TASK GOAL.
Nothing outside the range below should be printed. Output exactly the lines from the line with "lec_check: 0" to the line with "# Own layout", both included.

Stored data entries
This design comes from an exercise in tuning for small area on the open sky130 flow, not from production work.
The RTL was checked by simulation tests, not by an equivalence proof against the original design.
Power is estimated from default activity; no workload was simulated.

== nickel ==
## case2mod_new
module case2mod_new
  (input  clk,
   input  reset,
   input  clk_enable,
   input  AP,
   input  VP,
   input  [15:0] SArest,
   input  [15:0] AVforw,
   input  PAC_en,
   input  PVC_en,
   output ce_out,
   output NA1Out,
   output NA2Out,
   output NA3Out,
   output NA4Out,
   output NA5Out,
   output NA6Out,
   output NA7Out);
clock: 10.0 ns
lec_check: 0
cap_margin: 20
core_margin: 2
core_utilization: 65
slew_margin: 20
standard.sh (not shown) runs the stock make flow with config.mk's settings and CLKGATE_MAP_FILE= SYNTH_SCRIPT=/design/flow/synth_recipe.tcl, a recipe that flattens the netlist after the stock synthesis.
==> flow/flow/run.sh <==
#!/bin/bash
# Own layout flow: the standard flow (standard.sh), with three changes:
#  1. after the standard synthesis, its combinational logic is mapped again
#     by ABC for area (flow/remap.abc); the flip-flops are kept as they are
#     (same instances, names and cells), and the new netlist is proved
#     equivalent to the standard one before it is used (else the standard
#     netlist is kept);
#  2. clock tree synthesis uses clkbuf_8 sink clusters and no dummy loads;
#  3. ports are buffered with buf_1 (every port still gets its own buffer).
# Each tool's output goes to a log file of its own in this folder.
set -euo pipefail
W=$(pwd)
K=$W/flow
R=$W/orfs/results/${FLOW_PLATFORM}/case2mod_new/base
LIB=$FLOW_HOME/platforms/${FLOW_PLATFORM}/lib/sky130_fd_sc_hd__tt_025C_1v80.lib
YOSYS=$(command -v yosys || echo "$FLOW_HOME/../tools/install/yosys/bin/yosys")

export CTS_ARGS="-sink_clustering_enable -repair_clock_nets -dont_use_dummy_load -buf_list sky130_fd_sc_hd__clkbuf_4 -sink_clustering_size 10 -sink_clustering_max_diameter 50"
export BUFFER_PORTS_ARGS="-buffer_cell sky130_fd_sc_hd__buf_1"

bash standard.sh synth > standard_synth.log 2>&1
cp "$R/1_2_yosys.v" "$W/std_netlist.v"

SEQ=$(tr '\n' ' ' < "$K/seq.txt")
DU=$(sed 's/^/-dont_use /' "$K/dont_use.txt" | tr '\n' ' ')
TOP=${FLOW_TOP}

# The remap is run with eight ABC random seeds, four at a time; the
# smallest result that is proved equivalent is used.
for S in 0 1 2 3 4 5 6 7; do
  sed "s/-S 0/-S $S/" "$K/remap.abc" > "$W/remap_$S.abc"
  cat > "$W/remap_$S.ys" <<EOS
read_liberty -ignore_miss_func $LIB
blackbox $SEQ
read_verilog $W/std_netlist.v
hierarchy -check -top $TOP
flatten
opt_clean
abc -liberty $LIB -script $W/remap_$S.abc $DU
opt_clean -purge
hilomap -singleton -hicell sky130_fd_sc_hd__conb_1 HI -locell sky130_fd_sc_hd__conb_1 LO
splitnets
opt_clean -purge
insbuf -buf sky130_fd_sc_hd__buf_4 A X
opt_clean -purge
stat -liberty $LIB
select -assert-none t:\$_*
write_verilog -noattr -nohex -nodec $W/remapped_$S.v
EOS
  (timeout 1200 "$YOSYS" -s "$W/remap_$S.ys" > "$W/remap_$S.log" 2>&1 || rm -f "$W/remapped_$S.v") &
  if [[ $S == 3 ]]; then wait; fi
done
wait
: > "$W/remap_areas.txt"
for S in 0 1 2 3 4 5 6 7; do
  if [[ -f "$W/remapped_$S.v" ]]; then
    area=$(grep "Chip area" "$W/remap_$S.log" | tail -1 | awk '{print $NF}')
    echo "$area $S" >> "$W/remap_areas.txt"
  fi
done
sort -g "$W/remap_areas.txt" -o "$W/remap_areas.txt"

# Equivalence of the two netlists: both read with the flip-flops as black
# boxes, every flip-flop instance turned into ports named after it (so the
# proof pairs flip-flops by instance name), then a SAT proof of the miter.
for x in gold gate; do
  if [[ $x == gold ]]; then f=$W/std_netlist.v; else f=$W/remapped.v; fi
  cat > "$W/eq_$x.ys" <<EOS
read_liberty -ignore_miss_func $LIB
blackbox $SEQ
read_verilog $f
hierarchy -check -top $TOP
flatten
delete t:\$scopeinfo
expose -evert -sep __ t:sky130_fd_sc_hd__*
opt_clean -purge
rename $TOP $x
write_verilog -noattr $W/eq_$x.v
EOS
done
cat > "$W/eq_miter.ys" <<EOS
read_liberty -ignore_miss_func $LIB
read_verilog $W/eq_gold.v $W/eq_gate.v
flatten
miter -equiv -flatten -make_assert gold gate miter
hierarchy -top miter
sat -verify -prove-asserts miter
EOS

use_remap=0
while read -r area S; do
  cp "$W/remapped_$S.v" "$W/remapped.v"
  if timeout 600 "$YOSYS" -s "$W/eq_gold.ys" > "$W/eq_gold.log" 2>&1 &&
     timeout 600 "$YOSYS" -s "$W/eq_gate.ys" > "$W/eq_gate.log" 2>&1 &&
     timeout 1200 "$YOSYS" -s "$W/eq_miter.ys" > "$W/eq_miter.log" 2>&1; then
    use_remap=1
    echo "seed=$S area=$area" > "$W/remap_choice.txt"
    break
  fi
done < "$W/remap_areas.txt"
echo "use_remap=$use_remap" > "$W/remap_result.txt"
if [[ $use_remap == 1 ]]; then
  cp "$W/remapped.v" "$R/1_2_yosys.v"
  rm -f "$R/1_synth.odb" "$R/1_synth.sdc"
fi

bash standard.sh > standard.log 2>&1
Other scripts of this flow, unchanged in this note and not shown: flow/flow/dont_use.txt, flow/flow/remap.abc, flow/flow/seq.txt
Per the final summary, nickel finished and its layout is clean on timing, DRC and antenna.
--- input diff nickel..sierra ---
--- a/flow/flow/run.sh
+++ b/flow/flow/run.sh
@@ -16,5 +16,5 @@
 YOSYS=$(command -v yosys || echo "$FLOW_HOME/../tools/install/yosys/bin/yosys")
 
-export CTS_ARGS="-sink_clustering_enable -repair_clock_nets -dont_use_dummy_load -buf_list sky130_fd_sc_hd__clkbuf_4 -sink_clustering_size 10 -sink_clustering_max_diameter 50"
+export CTS_ARGS="-sink_clustering_enable -repair_clock_nets -dont_use_dummy_load -buf_list sky130_fd_sc_hd__clkbuf_8 -sink_clustering_size 16 -sink_clustering_max_diameter 80"
 export BUFFER_PORTS_ARGS="-buffer_cell sky130_fd_sc_hd__buf_1"
 
@@ -26,7 +26,7 @@
 TOP=${FLOW_TOP}
 
-# The remap is run with eight ABC random seeds, four at a time; the
-# smallest result that is proved equivalent is used.
-for S in 0 1 2 3 4 5 6 7; do
+# The remap is run with four ABC random seeds in parallel; the smallest
+# result that is proved equivalent is used.
+for S in 0 1 2 3; do
   sed "s/-S 0/-S $S/" "$K/remap.abc" > "$W/remap_$S.abc"
   cat > "$W/remap_$S.ys" <<EOS
@@ -49,9 +49,8 @@
 EOS
   (timeout 1200 "$YOSYS" -s "$W/remap_$S.ys" > "$W/remap_$S.log" 2>&1 || rm -f "$W/remapped_$S.v") &
-  if [[ $S == 3 ]]; then wait; fi
 done
 wait
 : > "$W/remap_areas.txt"
-for S in 0 1 2 3 4 5 6 7; do
+for S in 0 1 2 3; do
   if [[ -f "$W/remapped_$S.v" ]]; then
     area=$(grep "Chip area" "$W/remap_$S.log" | tail -1 | awk '{print $NF}')
### Flow results
Highest attainable clock frequency sits lower in sierra than in nickel. Per the comparison of sierra with nickel, number of filler cells placed in the layout shrank by 10, H-tree depth reported by CTS lower, final-report max-slew violation count stayed essentially flat. The lower cell count of sierra and nickel is in sierra. Min worst hold slack across sierra and nickel: sierra. As far as area growth from synthesis to final layout is concerned, nickel and sierra perform about the same. In the reports for sierra and nickel, the smaller worst setup slack belongs to sierra. Of sierra and nickel, the run reporting the lower worst reg-to-reg setup slack was sierra.
diff inputs: sierra => cedar
--- a/flow/flow/run.sh
+++ b/flow/flow/run.sh
@@ -26,7 +26,7 @@
 TOP=${FLOW_TOP}
 
-# The remap is run with four ABC random seeds in parallel; the smallest
-# result that is proved equivalent is used.
-for S in 0 1 2 3; do
+# The remap is run with eight ABC random seeds, four at a time; the
+# smallest result that is proved equivalent is used.
+for S in 0 1 2 3 4 5 6 7; do
   sed "s/-S 0/-S $S/" "$K/remap.abc" > "$W/remap_$S.abc"
   cat > "$W/remap_$S.ys" <<EOS
@@ -49,8 +49,9 @@
 EOS
   (timeout 1200 "$YOSYS" -s "$W/remap_$S.ys" > "$W/remap_$S.log" 2>&1 || rm -f "$W/remapped_$S.v") &
+  if [[ $S == 3 ]]; then wait; fi
 done
 wait
 : > "$W/remap_areas.txt"
-for S in 0 1 2 3; do
+for S in 0 1 2 3 4 5 6 7; do
   if [[ -f "$W/remapped_$S.v" ]]; then
     area=$(grep "Chip area" "$W/remap_$S.log" | tail -1 | awk '{print $NF}')
--- a/flow/config.mk
+++ b/flow/config.mk
@@ -8,4 +8,4 @@
 export CAP_MARGIN = 20
 export CORE_MARGIN = 2
-export CORE_UTILIZATION = 65
+export CORE_UTILIZATION = 80
 export SLEW_MARGIN = 20
### Flow results
- cedar against sierra: critical path depth neither gained nor lost much, filler cell count in the final layout moved down, HPWL reported at the end of detailed placement increased by 10% relative to the old numbers.
- Minimum clock period after layout (cedar over sierra): increase, 750 ps
- [cedar] worst slack after detailed placement fell 710 ps relative to sierra
- Compared with sierra, in cedar routed length on met3 now sits higher, clock tree skew after final layout now sits higher, maximum frequency now sits lower.
- In cedar, the wire length came out 8.7% above the value in sierra.
- Relative to sierra, the total power of the final layout of cedar is higher by 1.3%.

-- static timing again, ports no longer ideal --
How much do the figures lean on ideal ports? The routed layouts below were timed once more, with nothing changed but the port constraints.
Step 1 assumes that a clkbuf_16 drives the clock port and a buf_2 every other input.
Step 2 moves the port delays by t, midway between the first and last clock arrival at a register: inputs arrive t later, outputs are due t later. That takes back most of the time a late clock gives input paths.
Three values: no drivers, after step 1, after step 2; two values: the first two.
run | t (ns) | setup slack, ns | worst register clock-pin slew, ns | worst data-port slew with drivers (ns)
nickel | 0.704 | 4.736 / 4.758 / 4.054 | 0.12 / 0.12 | 0.04
sierra | 0.606 | 4.680 / 4.703 / 4.097 | 0.10 / 0.10 | 0.04
cedar | 0.595 | 3.925 / 3.945 / 3.349 | 0.11 / 0.11 | 0.04
After both steps every run listed still meets setup and hold. The setup slack of nickel, which loses most, moves by +0.022 ns with the drivers and by -0.682 ns with both steps.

ANSWER TO THIS EXERCISE.
lec_check: 0
cap_margin: 20
core_margin: 2
core_utilization: 65
slew_margin: 20
standard.sh (not shown) runs the stock make flow with config.mk's settings and CLKGATE_MAP_FILE= SYNTH_SCRIPT=/design/flow/synth_recipe.tcl, a recipe that flattens the netlist after the stock synthesis.
==> flow/flow/run.sh <==
#!/bin/bash
# Own layout flow: the standard flow (standard.sh), with three changes:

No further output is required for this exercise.